Together, Loftus and Palmer and Bartlett’s studies support the idea that memory is reconstructive. They show that memory can be influenced by outside information and by what we already know. But they also have limitations, like low ecological validity, because the settings were artificial. Plus, they focus more on how memory fails, not how it works day to day.
In conclusion, reconstructive memory is supported by strong evidence from both studies. They show that memory is flexible and shaped by many factors, not just a copy of what really happened. Even though the studies aren’t perfect, this theory helps explain why our memories can sometimes be unreliable.
Discuss schema theory
Schema theory is the idea that we organise knowledge in our minds using mental structures called schemas. A schema is like a mental framework based on past experiences that helps us understand and respond to new situations. According to this theory, we don’t remember things as exact copies. Instead, our memories are shaped by the schemas we already have. This response will explain what schema theory is, how it works, and evaluate its strengths and weaknesses using research.

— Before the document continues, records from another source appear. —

module mux16to1( input [15:0] outR0,outR1,outR2,outR3,outR4,outR5,outR6,outR7,outR8,outR9,outR10,outR11,outR12,outR13,outR14,outR15, input [3:0] Sel, output reg [15:0] outBus );
	always@(outR0 or outR1 or outR2 or outR3 or outR4 or outR5 or outR6 or outR7 or outR8 or outR9 or outR10 or outR11 or outR12 or outR13 or outR14 or outR15 or Sel)
	case (Sel)
				4'b0000: outBus=outR0;
				4'b0001: outBus=outR1;
				4'b0010: outBus=outR2;
				4'b0011: outBus=outR3;
				4'b0100: outBus=outR4;
				4'b0101: outBus=outR5;
				4'b0110: outBus=outR6;
				4'b0111: outBus=outR7;
				4'b1000: outBus=outR8;
				4'b1001: outBus=outR9;
				4'b1010: outBus=outR10;
				4'b1011: outBus=outR11;
				4'b1100: outBus=outR12;
				4'b1101: outBus=outR13;
				4'b1110: outBus=outR14;
				4'b1111: outBus=outR15;
	endcase
endmodule
module Instr_Mem(input clk, input reset,input memWrite,input memRead, input [31:0] pc, input [31:0] dataIn,output [31:0] IR );
	wire [15:0] Qout0, Qout1, Qout2, Qout3, Qout4, Qout5, Qout6, Qout7,
					Qout8, Qout9, Qout10, Qout11, Qout12, Qout13, Qout14, Qout15,decOut;
	decoder4to16 dec0( pc[4:1], decOut);
	register_Mem r0(clk,reset,memWrite,decOut[0],32'b 0101111010011100_0001110001011101,dataIn,Qout0);
	register_Mem r1(clk,reset,memWrite,decOut[1],32'b 1101011111111111_0100001001101001,dataIn,Qout1);
	register_Mem r2(clk,reset,memWrite,decOut[2],32'b 0101111000100101_0001110001100110,dataIn,Qout2);
	register_Mem r3(clk,reset,memWrite,decOut[3],32'b 0101111000110001_0100000110110010,dataIn,Qout3);
	register_Mem r4(clk,reset,memWrite,decOut[4],32'b 0101011010011110_0001110001011011,dataIn,Qout4);
	register_Mem r5(clk,reset,memWrite,decOut[5],32'b 1110000000000010_0001110001011010,dataIn,Qout5);
	register_Mem r6(clk,reset,memWrite,decOut[6],32'b 1101011100000100_0100000101100010,dataIn,Qout6);
	register_Mem r7(clk,reset,memWrite,decOut[7],32'b 1101011100001010_0001110001111110,dataIn,Qout7);
	register_Mem r8(clk,reset,memWrite,decOut[8],32'b 1101011111110000_0001110001110111,dataIn,Qout8);
	register_Mem r9(clk,reset,memWrite,decOut[9],32'b 0101011011101100_0001110110111111,dataIn,Qout9);
	register_Mem r10(clk,reset,memWrite,decOut[10],32'b 01011111000001_100100000101000111,dataIn,Qout10);
	register_Mem r11(clk,reset,memWrite,decOut[11],32'b 01010110111010_010100000110100100,dataIn,Qout11);
	register_Mem r12(clk,reset,memWrite,decOut[12],32'b 01010110010001_101111111111111111,dataIn,Qout12);
	register_Mem r13(clk,reset,memWrite,decOut[13],32'b 00000000000000_000000000000000000,dataIn,Qout13);
	register_Mem r14(clk,reset,memWrite,decOut[14],32'b 00000000000000_000000000000000000, dataIn, Qout14);
	register_Mem r15(clk,reset,memWrite,decOut[15],32'b 00000000000000_000000000000000000,dataIn,Qout15);
	mux16to1 mMem (Qout0,Qout1,Qout2,Qout3,Qout4,Qout5,Qout6,Qout7,Qout8,Qout9,Qout10,Qout11,Qout12,Qout13,Qout14,Qout15,pc[4:1],IR);
endmodule
module Mem(input clk, input reset,input memWrite,input memRead, input [31:0] pc, input [7:0] dataIn,output [7:0] IR );
	wire [15:0] Qout0, Qout1, Qout2, Qout3, Qout4, Qout5, Qout6, Qout7,
					Qout8, Qout9, Qout10, Qout11, Qout12, Qout13, Qout14, Qout15,decOut;
	decoder4to16 dec0( pc[4:1], decOut);
	register_Mem r0(clk,reset,memWrite,decOut[0],8'b 1000_01111,dataIn,Qout0);  
	register_Mem r1(clk,reset,memWrite,decOut[1],8'b 0101_00101,dataIn,Qout1);  
	register_Mem r2(clk,reset,memWrite,decOut[2],8'b 0010_00010,dataIn,Qout2);  
	register_Mem r3(clk,reset,memWrite,decOut[3],8'b 0000_00000,dataIn,Qout3);  
	register_Mem r4(clk,reset,memWrite,decOut[4],8'b 1000_00000,dataIn,Qout4);  
	register_Mem r5(clk,reset,memWrite,decOut[5],8'b 0000_01001,dataIn,Qout5);  
	register_Mem r6(clk,reset,memWrite,decOut[6],8'b 0101_01010,dataIn,Qout6);  
	register_Mem r7(clk,reset,memWrite,decOut[7],8'b 0100_00100,dataIn,Qout7);   
	register_Mem r8(clk,reset,memWrite,decOut[8],8'b 0101_00000,dataIn,Qout8);  
	register_Mem r9(clk,reset,memWrite,decOut[9],8'b 0010_00000,dataIn,Qout9);  
	register_Mem r10(clk,reset,memWrite,decOut[10],8'b 0000_00001,dataIn,Qout10);  
	register_Mem r11(clk,reset,memWrite,decOut[11],8'b 0000_00111,dataIn,Qout11);  
	register_Mem r12(clk,reset,memWrite,decOut[12],8'b 0000_00000,dataIn,Qout12);	 
	register_Mem r13(clk,reset,memWrite,decOut[13],8'b 0110_00000,dataIn,Qout13);  
	register_Mem r14(clk,reset,memWrite,decOut[14],8'b 0001_00101,dataIn,Qout14);  
	register_Mem r15(clk,reset,memWrite,decOut[15],8'b 0001_00011,dataIn,Qout15);  
	mux16to1 mMem (Qout0,Qout1,Qout2,Qout3,Qout4,Qout5,Qout6,Qout7,Qout8,Qout9,Qout10,Qout11,Qout12,Qout13,Qout14,Qout15,pc[4:1],IR);
endmodule
module D_ff (input clk, input reset, input regWrite1,input regWrite2, input decOut1b,input decOut2b, input d1,input d2, output reg q);
	always @(posedge clk)
	begin
	if(reset==1'b1)
		q=0;
	else
		if(regWrite1 == 1'b1 && decOut1b==1'b1) begin q=d1; end
		else
		  if(regWrite2 == 1'b1 && decOut2b==1'b1) begin q=d2; end
	end
endmodule
module register32bit( input clk, input reset, input regWrite1,input regWrite2, input decOut1b,input decOut2b, input [31:0] writeData1,input [31:0] writeData2, output  [31:0] outR );
	D_ff d0(clk, reset, regWrite1,regwrite2, decOut1b,decOut2b, writeData1[0], writeData2[0], outR[0]);
	D_ff d1(clk, reset, regWrite1,regwrite2, decOut1b,decOut2b, writeData1[1], writeData2[1], outR[1]);
	D_ff d2(clk, reset, regWrite1,regwrite2, decOut1b,decOut2b, writeData1[2], writeData2[2], outR[2]);
	D_ff d3(clk, reset, regWrite1,regwrite2, decOut1b,decOut2b, writeData1[3], writeData2[3], outR[3]);
	D_ff d4(clk, reset, regWrite1,regwrite2, decOut1b,decOut2b, writeData1[4], writeData2[4], outR[4]);
	D_ff d5(clk, reset, regWrite1,regwrite2, decOut1b,decOut2b, writeData1[5], writeData2[5], outR[5]);
	D_ff d6(clk, reset, regWrite1,regwrite2, decOut1b,decOut2b, writeData1[6], writeData2[6], outR[6]);
	D_ff d7(clk, reset, regWrite1,regwrite2, decOut1b,decOut2b, writeData1[7], writeData2[7], outR[7]);
	D_ff d8(clk, reset, regWrite1,regwrite2, decOut1b,decOut2b, writeData1[8], writeData2[8], outR[8]);
	D_ff d9(clk, reset, regWrite1,regwrite2, decOut1b,decOut2b, writeData1[9], writeData2[9], outR[9]);
	D_ff d10(clk, reset,regWrite1,regwrite2, decOut1b,decOut2b, writeData1[10],writeData2[10], outR[10]);
	D_ff d11(clk, reset,regWrite1,regwrite2, decOut1b,decOut2b, writeData1[11],writeData2[11], outR[11]);
	D_ff d12(clk, reset,regWrite1,regwrite2, decOut1b,decOut2b, writeData1[12],writeData2[12], outR[12]);
	D_ff d13(clk, reset,regWrite1,regwrite2, decOut1b,decOut2b, writeData1[13],writeData2[13], outR[13]);
	D_ff d14(clk, reset,regWrite1,regwrite2, decOut1b,decOut2b, writeData1[14],writeData2[14], outR[14]);
	D_ff d15(clk, reset,regWrite1,regwrite2, decOut1b,decOut2b, writeData1[15],writeData2[15], outR[15]);
  D_ff d16(clk, reset, regWrite1,regwrite2, decOut1b,decOut2b, writeData1[16], writeData2[16], outR[16]);
	D_ff d17(clk, reset, regWrite1,regwrite2, decOut1b,decOut2b, writeData1[17], writeData2[17], outR[17]);
	D_ff d18(clk, reset, regWrite1,regwrite2, decOut1b,decOut2b, writeData1[18], writeData2[18], outR[18]);
	D_ff d19(clk, reset, regWrite1,regwrite2, decOut1b,decOut2b, writeData1[19], writeData2[19], outR[19]);
	D_ff d20(clk, reset, regWrite1,regwrite2, decOut1b,decOut2b, writeData1[20], writeData2[20], outR[20]);
	D_ff d21(clk, reset, regWrite1,regwrite2, decOut1b,decOut2b, writeData1[21], writeData2[21], outR[21]);
	D_ff d22(clk, reset, regWrite1,regwrite2, decOut1b,decOut2b, writeData1[22], writeData2[22], outR[22]);
	D_ff d23(clk, reset, regWrite1,regwrite2, decOut1b,decOut2b, writeData1[23], writeData2[23], outR[23]);
	D_ff d24(clk, reset, regWrite1,regwrite2, decOut1b,decOut2b, writeData1[24], writeData2[24], outR[24]);
	D_ff d25(clk, reset, regWrite1,regwrite2, decOut1b,decOut2b, writeData1[25],writeData2[25], outR[25]);
	D_ff d26(clk, reset, regWrite1,regwrite2, decOut1b,decOut2b, writeData1[26],writeData2[26], outR[26]);
	D_ff d27(clk, reset, regWrite1,regwrite2, decOut1b,decOut2b, writeData1[27],writeData2[27], outR[27]);
	D_ff d28(clk, reset, regWrite1,regwrite2, decOut1b,decOut2b, writeData1[28],writeData2[28], outR[28]);
	D_ff d29(clk, reset, regWrite1,regwrite2, decOut1b,decOut2b, writeData1[29],writeData2[29], outR[29]);
	D_ff d30(clk, reset, regWrite1,regwrite2, decOut1b,decOut2b, writeData1[30],writeData2[30], outR[30]);
	D_ff d31(clk, reset, regWrite1,regwrite2, decOut1b,decOut2b, writeData1[31],writeData2[31], outR[31]);
endmodule
module registerSet( input clk, input reset, input regWrite1,input regWrite2 ,input [7:0] decOut1,
  input [7:0] decOut2, input [31:0] writeData1, input [31:0] writeData2, output [31:0] outR0,
  output [31:0] outR1,output [31:0] outR2,output [31:0] outR3,output [31:0] outR4,output [31:0] outR5,
  output [31:0] outR6,output [31:0] outR7 );
		register32bit r0 (clk, reset, 1'b0     ,1'b0     , decOut1[0] , decOut2[0] , writeData1 ,writeData2, outR0 );
		register32bit r1 (clk, reset, regWrite1,regWrite2, decOut1[1] , decOut2[1] , writeData1 ,writeData2, outR1 );
		register32bit r2 (clk, reset, regWrite1,regWrite2, decOut1[2] , decOut2[2] , writeData1 ,writeData2, outR2 );
		register32bit r3 (clk, reset, regWrite1,regWrite2, decOut1[3] , decOut2[3] , writeData1 ,writeData2, outR3 );
		register32bit r4 (clk, reset, regWrite1,regWrite2, decOut1[4] , decOut2[4] , writeData1 ,writeData2, outR4 );
		register32bit r5 (clk, reset, regWrite1,regWrite2, decOut1[5] , decOut2[5] , writeData1 ,writeData2, outR5 );
		register32bit r6 (clk, reset, regWrite1,regWrite2, decOut1[6] , decOut2[6] , writeData1 ,writeData2, outR6 );
		register32bit r7 (clk, reset, regWrite1,regWrite2, decOut1[7] , decOut2[7] , writeData1 ,writeData2, outR7 );
	endmodule
module decoder3to8(input [2:0] destReg, output reg [7:0] decOut);
	always@(destReg)
	case(destReg)
			3'b000: decOut=8'b00000001;
			3'b001: decOut=8'b00000010;
			3'b010: decOut=8'b00000100;
			3'b011: decOut=8'b00001000;
			3'b100: decOut=8'b00010000;
			3'b101: decOut=8'b00100000;
			3'b110: decOut=8'b01000000;
			3'b111: decOut=8'b10000000;
	endcase
endmodule
[./run.sh]
#!/bin/bash
# OpenROAD 26Q1-2900-gdf79404cd8, Yosys 0.63+post, stock flow scripts
make -C /OpenROAD-flow-scripts/flow DESIGN_CONFIG=/design/flow/config.mk WORK_HOME=/design/flow/orfs finish
[./config.mk]
export PLATFORM = sky130hd
export DESIGN_NAME = pipeline1
export DESIGN_NICKNAME = pipeline1
export VERILOG_FILES = /design/flow/design.v
export SDC_FILE = /design/flow/constraint.sdc
export NUM_CORES = 4
export LEC_CHECK = 1
export CORE_AREA = 10 10 300 300
export DIE_AREA = 0 0 310 310
[./constraint.sdc]
current_design pipeline1

set clk_period 1.2
set clk_io_pct 0.2

create_clock -name clk0 -period $clk_period [get_ports {clk}]

set non_clock_inputs [all_inputs -no_clocks]
set_input_delay [expr $clk_period * $clk_io_pct] -clock clk0 $non_clock_inputs
set_output_delay [expr $clk_period * $clk_io_pct] -clock clk0 [all_outputs]
[./design.v]
module D_ff_reg (input clk, input reset, input regWrite , input decOut1b, input d, output reg q);
	always @ (posedge clk)
	begin
	if(reset==1'b1)
		q=0;
	else
		if(regWrite == 1'b1 && decOut1b==1'b1) begin q=d; end
		end
endmodule
module register1bit_pipe( input clk, input reset, input regWrite, input decOut1b, input writeData, output outBus);
  D_ff_reg d0(clk, reset, regWrite, decOut1b, writeData, outBus);
endmodule
module register2bit_pipe( input clk, input reset, input regWrite, input decOut1b, input [1:0] writeData, output  [1:0] outBus);
  D_ff_reg d0(clk, reset, regWrite, decOut1b, writeData[0], outBus[0]);
	D_ff_reg d1(clk, reset, regWrite, decOut1b, writeData[1], outBus[1]);
endmodule
module register3bit_pipe( input clk, input reset, input regWrite, input decOut1b, input [2:0] writeData, output  [2:0] outBus);
  D_ff_reg d0(clk, reset, regWrite, decOut1b, writeData[0], outBus[0]);
	D_ff_reg d1(clk, reset, regWrite, decOut1b, writeData[1], outBus[1]);
  D_ff_reg d2(clk, reset, regWrite, decOut1b, writeData[2], outBus[2]);
endmodule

Schemas work like mental folders or blueprints in our brain. They help us process, organise, and remember information quickly by using what we already know. There are different kinds of schemas, like scripts for events (e.g., what happens at a restaurant), social schemas for people or groups, and self-schemas for how we see ourselves. When we come across new information, we use top-down processing, meaning we use our existing knowledge (schemas) to make sense of what we’re seeing or hearing.
One famous study that supports schema theory is Bartlett’s (1932) “War of the Ghosts” experiment. British participants read a Native American story and later had to recall it. Over time, their memories of the story changed, they shortened it, removed strange details, and made it more familiar to their culture, like changing “canoe” to “boat.” This showed that people use their own cultural schemas to reconstruct memories, proving that memory is influenced by what we already know, not just what actually happened.
Schema theory helps explain why we sometimes remember things wrongly or fill in memory gaps with details that “make sense” based on our experiences. It has a lot of research behind it and can be used in real-life settings like teaching, therapy, or courtrooms. It also explains how stereotypes form, which makes it useful for understanding social behaviour.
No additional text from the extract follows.